桑家来人请我爹的那一日,是腊月十六。
来的是个矮个子男人,三十出头,骑一头深褐色的骡子翻了三里山过来。我那一年十二,正在堂屋后头的小灶房里给我爹热饭。听见院门口的动静,我没出去,我爹自己出去看。

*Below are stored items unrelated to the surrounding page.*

This design comes from an exercise in tuning for small area, a short achievable clock period and few clock cycles on the open sky130 flow, not from production work.
In this exercise RTL edits were held to simulation tests only and were not proved equivalent to the original.

==> inputs of run C <==
==> flow/design.v (excerpt) <==
module mspfc_scale_alu (
    input  wire        clk,
    input  wire        rst,
    input  wire        in_valid,
    output wire        in_ready,
    input  wire        in_unpack,
    input  wire [2:0]  in_ty,
    input  wire        in_rnd,
    input  wire [63:0] in_v,
    input  wire [63:0] in_s,
    input  wire [63:0] in_o,
    input  wire [31:0] in_n,
    output reg         out_valid,
    output wire [2:0]  out_status,
    output wire [63:0] out_data
);
    localparam integer W = 24;        
    localparam [2:0] ST_OK    = 3'd0;
    localparam [2:0] ST_ARG   = 3'd2;
    localparam [2:0] ST_RANGE = 3'd5;
    localparam [1:0] S_IDLE = 2'd0;
    localparam [1:0] S_RUN  = 2'd1;
    localparam [1:0] S_FIN  = 2'd2;
    reg  [1:0]  state;
    reg         first;       
    reg  [6:0]  cnt;
    reg  [3:0]  dig;         
    reg         op_unpack;
    reg  [2:0]  ty;
    reg         rnd;
    reg         bad;
    reg         neg;         
    reg         dneg;        
    reg         narrow;      
    reg  [2:0]  t8;
    reg  [64:0] a;           
    reg  [63:0] k;           
    reg  [W+1:0] k3;         
    reg         big;         
    reg  [65:0] acc;         
    reg  [W-1:0] rn;         
    reg  [64:0] q;           
    wire fin     = (state == S_FIN);
    wire run     = (state == S_RUN);
    wire pk_last = run && !op_unpack && (cnt[3:0] == {t8[1:0], 1'b0} + {t8[2], 3'b000});
    wire up_last = run && op_unpack && (cnt == 7'd0);
    assign in_ready = (state == S_IDLE) || fin || pk_last || up_last;
    wire accept  = in_valid && in_ready;
    wire        s_neg  = in_s[63];
    wire        s_zero = (in_s == 64'd0);
    wire        ty_bad = (in_ty[2:1] == 2'd3);
    wire        i_bad  = s_zero || ty_bad;
    wire [2:0]  i_t8 = (in_s[7:0]   != 8'd0) ? 3'd0 :
                       (in_s[15:8]  != 8'd0) ? 3'd1 :
                       (in_s[23:16] != 8'd0) ? 3'd2 :
  ...
export LEC_CHECK = 0
export CAP_MARGIN = 20
export CORE_MARGIN = 2
export CORE_UTILIZATION = 60
export SETUP_SLACK_MARGIN = 3.5
export SLEW_MARGIN = 20
create_clock -name core_clock -period 11.0 [get_ports {clk}]
run.sh (not shown) runs the stock make flow with config.mk's settings and CLKGATE_MAP_FILE= SYNTH_SCRIPT=/design/flow/synth_recipe.tcl, a recipe that flattens the netlist after the stock synthesis.
==> run X (differences from run C) <==
--- a/flow/design.v
+++ b/flow/design.v
@@ -1087,24 +1087,37 @@
     wire        wbit   = q[63];
     wire [3:0]  pdig   = op_unpack ? 4'd0 : dig;
     wire [69:0] op1    = op_unpack ? {{3{wneg}}, acc_in, wbit} : {acc_in, (dneg ? pdig : 4'd0)};
     wire [69:0] pp0    = op_unpack ? ({6'd0, k} ^ {70{!wneg}}) : (pdig[0] ? {5'd0, a} : 70'd0);
     wire [69:0] pp1    = pdig[1] ? {4'd0, a, 1'b0} : 70'd0;
     wire [69:0] pp2    = pdig[2] ? {3'd0, a, 2'b0} : 70'd0;
     wire [69:0] pp3    = pdig[3] ? {2'd0, a, 3'b0} : 70'd0;
-    wire        wcin   = op_unpack && !wneg;     
+    reg  [69:0] rc;          
+    always @(*) begin
+        rc = {69'd0, op_unpack && !wneg};
+        if (pk_last && !rnd)
+            case (t8)
+                3'd0:    rc[31] = 1'b1;
+                3'd1:    rc[23] = 1'b1;
+                3'd2:    rc[15] = 1'b1;
+                3'd3:    rc[7]  = 1'b1;
+                default: rc = 70'd0;
+            endcase
+    end
     wire [69:0] cs1s   = op1 ^ pp0 ^ pp1;
     wire [69:0] cs1c   = ((op1 & pp0) | (op1 & pp1) | (pp0 & pp1)) << 1;
-    wire [69:0] cs2s   = cs1s ^ cs1c ^ pp2;
-    wire [69:0] cs2c   = ((cs1s & cs1c) | (cs1s & pp2) | (cs1c & pp2)) << 1;
-    wire [69:0] cs3s   = cs2s ^ cs2c ^ pp3;
-    wire [69:0] cs3c   = ((cs2s & cs2c) | (cs2s & pp3) | (cs2c & pp3)) << 1;
+    wire [69:0] cs2s   = pp2 ^ pp3 ^ rc;
+    wire [69:0] cs2c   = ((pp2 & pp3) | (pp2 & rc) | (pp3 & rc)) << 1;
+    wire [69:0] cs3s   = cs1s ^ cs1c ^ cs2s;
+    wire [69:0] cs3c   = ((cs1s & cs1c) | (cs1s & cs2s) | (cs1c & cs2s)) << 1;
+    wire [69:0] cs4s   = cs3s ^ cs3c ^ cs2c;
+    wire [69:0] cs4c   = ((cs3s & cs3c) | (cs3s & cs2c) | (cs3c & cs2c)) << 1;
     wire [69:0] msum;
     wire        msum_co;
-    bk_add_70 u_msum (.a(cs3s), .b(cs3c), .cin(wcin), .s(msum), .cout(msum_co));
+    bk_add_70 u_msum (.a(cs4s), .b(cs4c), .cin(1'b0), .s(msum), .cout(msum_co));
     wire [W-1:0] kn  = k[W-1:0];
     wire [W+1:0] nt0 = {rn, q[63:62]};
     wire [W+2:0] s01 = {1'b0, nt0} - {3'b000, kn};
     wire [W+2:0] s02 = {1'b0, nt0} - {2'b00, kn, 1'b0};
     wire [W+2:0] s03 = {1'b0, nt0} - {1'b0, k3};
     wire [1:0]   qd0 = !s03[W+2] ? 2'd3 : !s02[W+2] ? 2'd2 : !s01[W+2] ? 2'd1 : 2'd0;
     wire [W-1:0] nr0 = !s03[W+2] ? s03[W-1:0] : !s02[W+2] ? s02[W-1:0]
@@ -1125,42 +1138,40 @@
     reg         neg_h;
     reg  [2:0]  ty_h;
     wire [66:0] up_s   = {{2{o_h[63]}}, o_h, res[0]} + {neg_h, neg_h, res};
     wire [65:0] up_r   = up_s[66:1];
     wire        up_ovf = (up_r[65:63] != 3'b000) && (up_r[65:63] != 3'b111);
     reg  [32:0] pk_w;
     reg         pk_hi;
-    reg         pk_rb;
     always @(*) begin
         case (t8)
-            3'd0:    begin pk_w = msum[64:32]; pk_hi = |msum[69:65]; pk_rb = msum[31]; end
-            3'd1:    begin pk_w = msum[56:24]; pk_hi = |msum[69:57]; pk_rb = msum[23]; end
-            3'd2:    begin pk_w = msum[48:16]; pk_hi = |msum[69:49]; pk_rb = msum[15]; end
-            3'd3:    begin pk_w = msum[40:8];  pk_hi = |msum[69:41]; pk_rb = msum[7];  end
-            default: begin pk_w = msum[32:0];  pk_hi = |msum[69:33]; pk_rb = 1'b0;     end
+            3'd0:    begin pk_w = msum[64:32]; pk_hi = |msum[69:65]; end
+            3'd1:    begin pk_w = msum[56:24]; pk_hi = |msum[69:57]; end
+            3'd2:    begin pk_w = msum[48:16]; pk_hi = |msum[69:49]; end
+            3'd3:    begin pk_w = msum[40:8];  pk_hi = |msum[69:41]; end
+            default: begin pk_w = msum[32:0];  pk_hi = |msum[69:33]; end
         endcase
     end
     wire [32:0] pk_n33 = res[32:0];
-    wire        pk_r   = res[34];      
     wire        pk_big = (!first && big) || (acc_in[65:62] != 4'd0) || (msum[69:66] != 4'd0);
     reg  [32:0] pk_lim;
     always @(*) begin
         case (ty_h[2:1])
             2'd0:    pk_lim = neg_h ? (ty_h[0] ? 33'h80 : 33'd0)
                                     : (ty_h[0] ? 33'h7F : 33'hFF);
             2'd1:    pk_lim = neg_h ? (ty_h[0] ? 33'h8000 : 33'd0)
                                     : (ty_h[0] ? 33'h7FFF : 33'hFFFF);
             default: pk_lim = neg_h ? (ty_h[0] ? 33'h80000000 : 33'd0)
                                     : (ty_h[0] ? 33'h7FFFFFFF : 33'hFFFFFFFF);
         endcase
     end
-    wire        pk_ovf = res[33] || (pk_r ? (pk_n33 >= pk_lim) : (pk_n33 > pk_lim));
+    wire        pk_ovf = res[33] || (pk_n33 > pk_lim);
     wire [31:0] pk_n;
     wire        pk_n_co;
-    bk_add_32 u_pkn (.a(pk_n33[31:0] ^ {32{neg_h}}), .b(32'd0), .cin(neg_h ^ pk_r), .s(pk_n), .cout(pk_n_co));
+    bk_add_32 u_pkn (.a(pk_n33[31:0] ^ {32{neg_h}}), .b(32'd0), .cin(neg_h), .s(pk_n), .cout(pk_n_co));
     reg  [31:0] pk_bytes;
     always @(*) begin
         case (ty_h[2:1])
             2'd0:    pk_bytes = {24'd0, pk_n[7:0]};
             2'd1:    pk_bytes = {16'd0, pk_n[15:0]};
             default: pk_bytes = pk_n;
         endcase
@@ -1203,15 +1214,15 @@
             rn  <= nr;
             q   <= q_run;
             cnt <= cnt - 7'd1;
             dig <= k[{cnt[3:0] - 4'd1, 2'b00} +: 4];
         end
         big <= pk_big;
         acc <= msum[65:0];
-        res   <= pk_last ? {30'd0, pk_rb && !rnd, pk_big || pk_hi, pk_w}
+        res   <= pk_last ? {31'd0, pk_big || pk_hi, pk_w}
                  : (fin ? q : q_run) ^ {65{neg}};
         o_h   <= a[63:0];
         up_h  <= op_unpack || bad;
         bad_h <= bad;
         neg_h <= neg;
         ty_h  <= ty;
     end
==> flow/config.mk (replaced) <==
export PLATFORM = sky130hd
export DESIGN_NAME = mspfc_scale_alu
export DESIGN_NICKNAME = mspfc_scale_alu
export VERILOG_FILES = /design/flow/design.v
export SDC_FILE = /design/flow/constraint.sdc
export NUM_CORES = 4
export LEC_CHECK = 0
export CAP_MARGIN = 20
export CORE_MARGIN = 2
export CORE_UTILIZATION = 45
export SETUP_SLACK_MARGIN = 3.5
export SLEW_MARGIN = 20
==> run Y (differences from run C) <==
--- a/flow/design.v
+++ b/flow/design.v
@@ -1087,24 +1087,37 @@
     wire        wbit   = q[63];
     wire [3:0]  pdig   = op_unpack ? 4'd0 : dig;
     wire [69:0] op1    = op_unpack ? {{3{wneg}}, acc_in, wbit} : {acc_in, (dneg ? pdig : 4'd0)};
     wire [69:0] pp0    = op_unpack ? ({6'd0, k} ^ {70{!wneg}}) : (pdig[0] ? {5'd0, a} : 70'd0);
     wire [69:0] pp1    = pdig[1] ? {4'd0, a, 1'b0} : 70'd0;
     wire [69:0] pp2    = pdig[2] ? {3'd0, a, 2'b0} : 70'd0;
     wire [69:0] pp3    = pdig[3] ? {2'd0, a, 3'b0} : 70'd0;
-    wire        wcin   = op_unpack && !wneg;     
+    reg  [69:0] rc;          
+    always @(*) begin
+        rc = {69'd0, op_unpack && !wneg};
+        if (pk_last && !rnd)
+            case (t8)
+                3'd0:    rc[31] = 1'b1;
+                3'd1:    rc[23] = 1'b1;
+                3'd2:    rc[15] = 1'b1;
+                3'd3:    rc[7]  = 1'b1;
+                default: rc = 70'd0;
+            endcase
+    end
     wire [69:0] cs1s   = op1 ^ pp0 ^ pp1;
     wire [69:0] cs1c   = ((op1 & pp0) | (op1 & pp1) | (pp0 & pp1)) << 1;
-    wire [69:0] cs2s   = cs1s ^ cs1c ^ pp2;
-    wire [69:0] cs2c   = ((cs1s & cs1c) | (cs1s & pp2) | (cs1c & pp2)) << 1;
-    wire [69:0] cs3s   = cs2s ^ cs2c ^ pp3;
-    wire [69:0] cs3c   = ((cs2s & cs2c) | (cs2s & pp3) | (cs2c & pp3)) << 1;
+    wire [69:0] cs2s   = pp2 ^ pp3 ^ rc;
+    wire [69:0] cs2c   = ((pp2 & pp3) | (pp2 & rc) | (pp3 & rc)) << 1;
+    wire [69:0] cs3s   = cs1s ^ cs1c ^ cs2s;
+    wire [69:0] cs3c   = ((cs1s & cs1c) | (cs1s & cs2s) | (cs1c & cs2s)) << 1;
+    wire [69:0] cs4s   = cs3s ^ cs3c ^ cs2c;
+    wire [69:0] cs4c   = ((cs3s & cs3c) | (cs3s & cs2c) | (cs3c & cs2c)) << 1;
     wire [69:0] msum;
     wire        msum_co;
-    bk_add_70 u_msum (.a(cs3s), .b(cs3c), .cin(wcin), .s(msum), .cout(msum_co));
+    bk_add_70 u_msum (.a(cs4s), .b(cs4c), .cin(1'b0), .s(msum), .cout(msum_co));
     wire [W-1:0] kn  = k[W-1:0];
     wire [W+1:0] nt0 = {rn, q[63:62]};
     wire [W+2:0] s01 = {1'b0, nt0} - {3'b000, kn};
     wire [W+2:0] s02 = {1'b0, nt0} - {2'b00, kn, 1'b0};
     wire [W+2:0] s03 = {1'b0, nt0} - {1'b0, k3};
     wire [1:0]   qd0 = !s03[W+2] ? 2'd3 : !s02[W+2] ? 2'd2 : !s01[W+2] ? 2'd1 : 2'd0;
     wire [W-1:0] nr0 = !s03[W+2] ? s03[W-1:0] : !s02[W+2] ? s02[W-1:0]
@@ -1125,42 +1138,40 @@
     reg         neg_h;
     reg  [2:0]  ty_h;
     wire [66:0] up_s   = {{2{o_h[63]}}, o_h, res[0]} + {neg_h, neg_h, res};
     wire [65:0] up_r   = up_s[66:1];
     wire        up_ovf = (up_r[65:63] != 3'b000) && (up_r[65:63] != 3'b111);
     reg  [32:0] pk_w;
     reg         pk_hi;
-    reg         pk_rb;
     always @(*) begin
         case (t8)
-            3'd0:    begin pk_w = msum[64:32]; pk_hi = |msum[69:65]; pk_rb = msum[31]; end
-            3'd1:    begin pk_w = msum[56:24]; pk_hi = |msum[69:57]; pk_rb = msum[23]; end
-            3'd2:    begin pk_w = msum[48:16]; pk_hi = |msum[69:49]; pk_rb = msum[15]; end
-            3'd3:    begin pk_w = msum[40:8];  pk_hi = |msum[69:41]; pk_rb = msum[7];  end
-            default: begin pk_w = msum[32:0];  pk_hi = |msum[69:33]; pk_rb = 1'b0;     end
+            3'd0:    begin pk_w = msum[64:32]; pk_hi = |msum[69:65]; end
+            3'd1:    begin pk_w = msum[56:24]; pk_hi = |msum[69:57]; end
+            3'd2:    begin pk_w = msum[48:16]; pk_hi = |msum[69:49]; end
+            3'd3:    begin pk_w = msum[40:8];  pk_hi = |msum[69:41]; end
+            default: begin pk_w = msum[32:0];  pk_hi = |msum[69:33]; end
         endcase
     end
     wire [32:0] pk_n33 = res[32:0];
-    wire        pk_r   = res[34];      
     wire        pk_big = (!first && big) || (acc_in[65:62] != 4'd0) || (msum[69:66] != 4'd0);
     reg  [32:0] pk_lim;
     always @(*) begin
         case (ty_h[2:1])
             2'd0:    pk_lim = neg_h ? (ty_h[0] ? 33'h80 : 33'd0)
                                     : (ty_h[0] ? 33'h7F : 33'hFF);
             2'd1:    pk_lim = neg_h ? (ty_h[0] ? 33'h8000 : 33'd0)
                                     : (ty_h[0] ? 33'h7FFF : 33'hFFFF);
             default: pk_lim = neg_h ? (ty_h[0] ? 33'h80000000 : 33'd0)
                                     : (ty_h[0] ? 33'h7FFFFFFF : 33'hFFFFFFFF);
         endcase
     end
-    wire        pk_ovf = res[33] || (pk_r ? (pk_n33 >= pk_lim) : (pk_n33 > pk_lim));
+    wire        pk_ovf = res[33] || (pk_n33 > pk_lim);
     wire [31:0] pk_n;
     wire        pk_n_co;
-    bk_add_32 u_pkn (.a(pk_n33[31:0] ^ {32{neg_h}}), .b(32'd0), .cin(neg_h ^ pk_r), .s(pk_n), .cout(pk_n_co));
+    bk_add_32 u_pkn (.a(pk_n33[31:0] ^ {32{neg_h}}), .b(32'd0), .cin(neg_h), .s(pk_n), .cout(pk_n_co));
     reg  [31:0] pk_bytes;
     always @(*) begin
         case (ty_h[2:1])
             2'd0:    pk_bytes = {24'd0, pk_n[7:0]};
             2'd1:    pk_bytes = {16'd0, pk_n[15:0]};
             default: pk_bytes = pk_n;
         endcase
@@ -1203,15 +1214,15 @@
             rn  <= nr;
             q   <= q_run;
             cnt <= cnt - 7'd1;
             dig <= k[{cnt[3:0] - 4'd1, 2'b00} +: 4];
         end
         big <= pk_big;
         acc <= msum[65:0];
-        res   <= pk_last ? {30'd0, pk_rb && !rnd, pk_big || pk_hi, pk_w}
+        res   <= pk_last ? {31'd0, pk_big || pk_hi, pk_w}
                  : (fin ? q : q_run) ^ {65{neg}};
         o_h   <= a[63:0];
         up_h  <= op_unpack || bad;
         bad_h <= bad;
         neg_h <= neg;
         ty_h  <= ty;
     end
==> flow/config.mk (replaced) <==
export PLATFORM = sky130hd
export DESIGN_NAME = mspfc_scale_alu
export DESIGN_NICKNAME = mspfc_scale_alu
export VERILOG_FILES = /design/flow/design.v
export SDC_FILE = /design/flow/constraint.sdc
export NUM_CORES = 4
export LEC_CHECK = 0
export CAP_MARGIN = 20
export CORE_MARGIN = 2
export CORE_UTILIZATION = 55
export SETUP_SLACK_MARGIN = 3.5
export SLEW_MARGIN = 20
==> notes <==
- Maximum frequency, lowest first: run C, run X, run Y.
- The highest count of clock-buffer cells in the layout belongs to run X, the lowest to run Y.
- Die area, lowest first: run C, run Y, run X.
- The highest cell count belongs to run X, the lowest to run C.
- Of run X and run Y, run Y has the higher first-iteration DRC count (gap 4.7%, measured against run Y).
- The highest via count belongs to run C, the lowest to run X.
- In run X the non-clock buffer count is higher than in run C, by 4.
- In sequential cell count, run C and run Y do not differ.
- Against run Y, the final area of run C is larger by 0.64%.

那男人下了骡子,把缰绳拴在院门口那棵老榆树上。他朝我爹弯了一下腰,从青布袄子内兜里取出一封信。我爹接过来,没立刻看,先把那男人让进堂屋。
我端了一碗白开水出去。男人接了,没坐下,站着喝完。
我爹打开信看了一会。我从灶房门缝里看见,他的眉头收了一下,又松开。然后他把信折回,揣进怀里。
那男人弓着身子,嗓子哑。
"娃七岁,男娃。开春那一阵起的。"
"夜里不睡,瞪眼坐到天亮。白日跟他说话不应。眼睛直直的,看人半天不转。"
我爹"嗯"了一声,没再问。
"您回去告诉老五,今晚我去。"
那男人弯腰道谢,出门,解了骡子,骑着翻回三里山去了。
男人走后,我爹坐在堂屋太师椅上,看了一会东边的天。那一日的天,灰中带一点青。
我爹回头对我说:"庚生。"
"嗳。"
"今晚你跟我去桑家坝。"
……
我爹站起来,拍了拍膝盖。
拍完膝盖他没立刻走。
他往山顶那一棵枣树底下走了两步,蹲下,从枣树底下那一片落叶里头,拨了一下。
拨出来一只小石子,青的,不是路上常见的那种红土石,是河边的那种青卵石。
我爹把那只青卵石,揣进自己青布褂子的内兜里。
他没解释。
我没问。
到桑家东头那一户瓦房,是擦黑。
门口候着的是一个四十出头的男人,黑瘦,下巴胡茬泛青,眼下乌着一圈。他就是桑家东头的"老五"。
老五弯腰:"刘先生。"
我爹"嗳"了一声。
桑家堂屋正中是一张八仙桌。桌上摆着一碗水、一碗米、一炷未点的香,这是请端公先生进门时主家自己摆的"候场"。我爹看了一眼,把灰布包袱放在堂屋角的板凳上。
老妇人端了茶来。她看我爹的眼神里有一种我那一年看不懂的东西,后来我懂了,那是看一个能替她家把事按下去的人。
老妇人放下茶,没坐下,退回堂屋门外站着。
我爹喝了一口茶,把茶碗搁下。他没立刻问老五的事。他朝我点了一下头。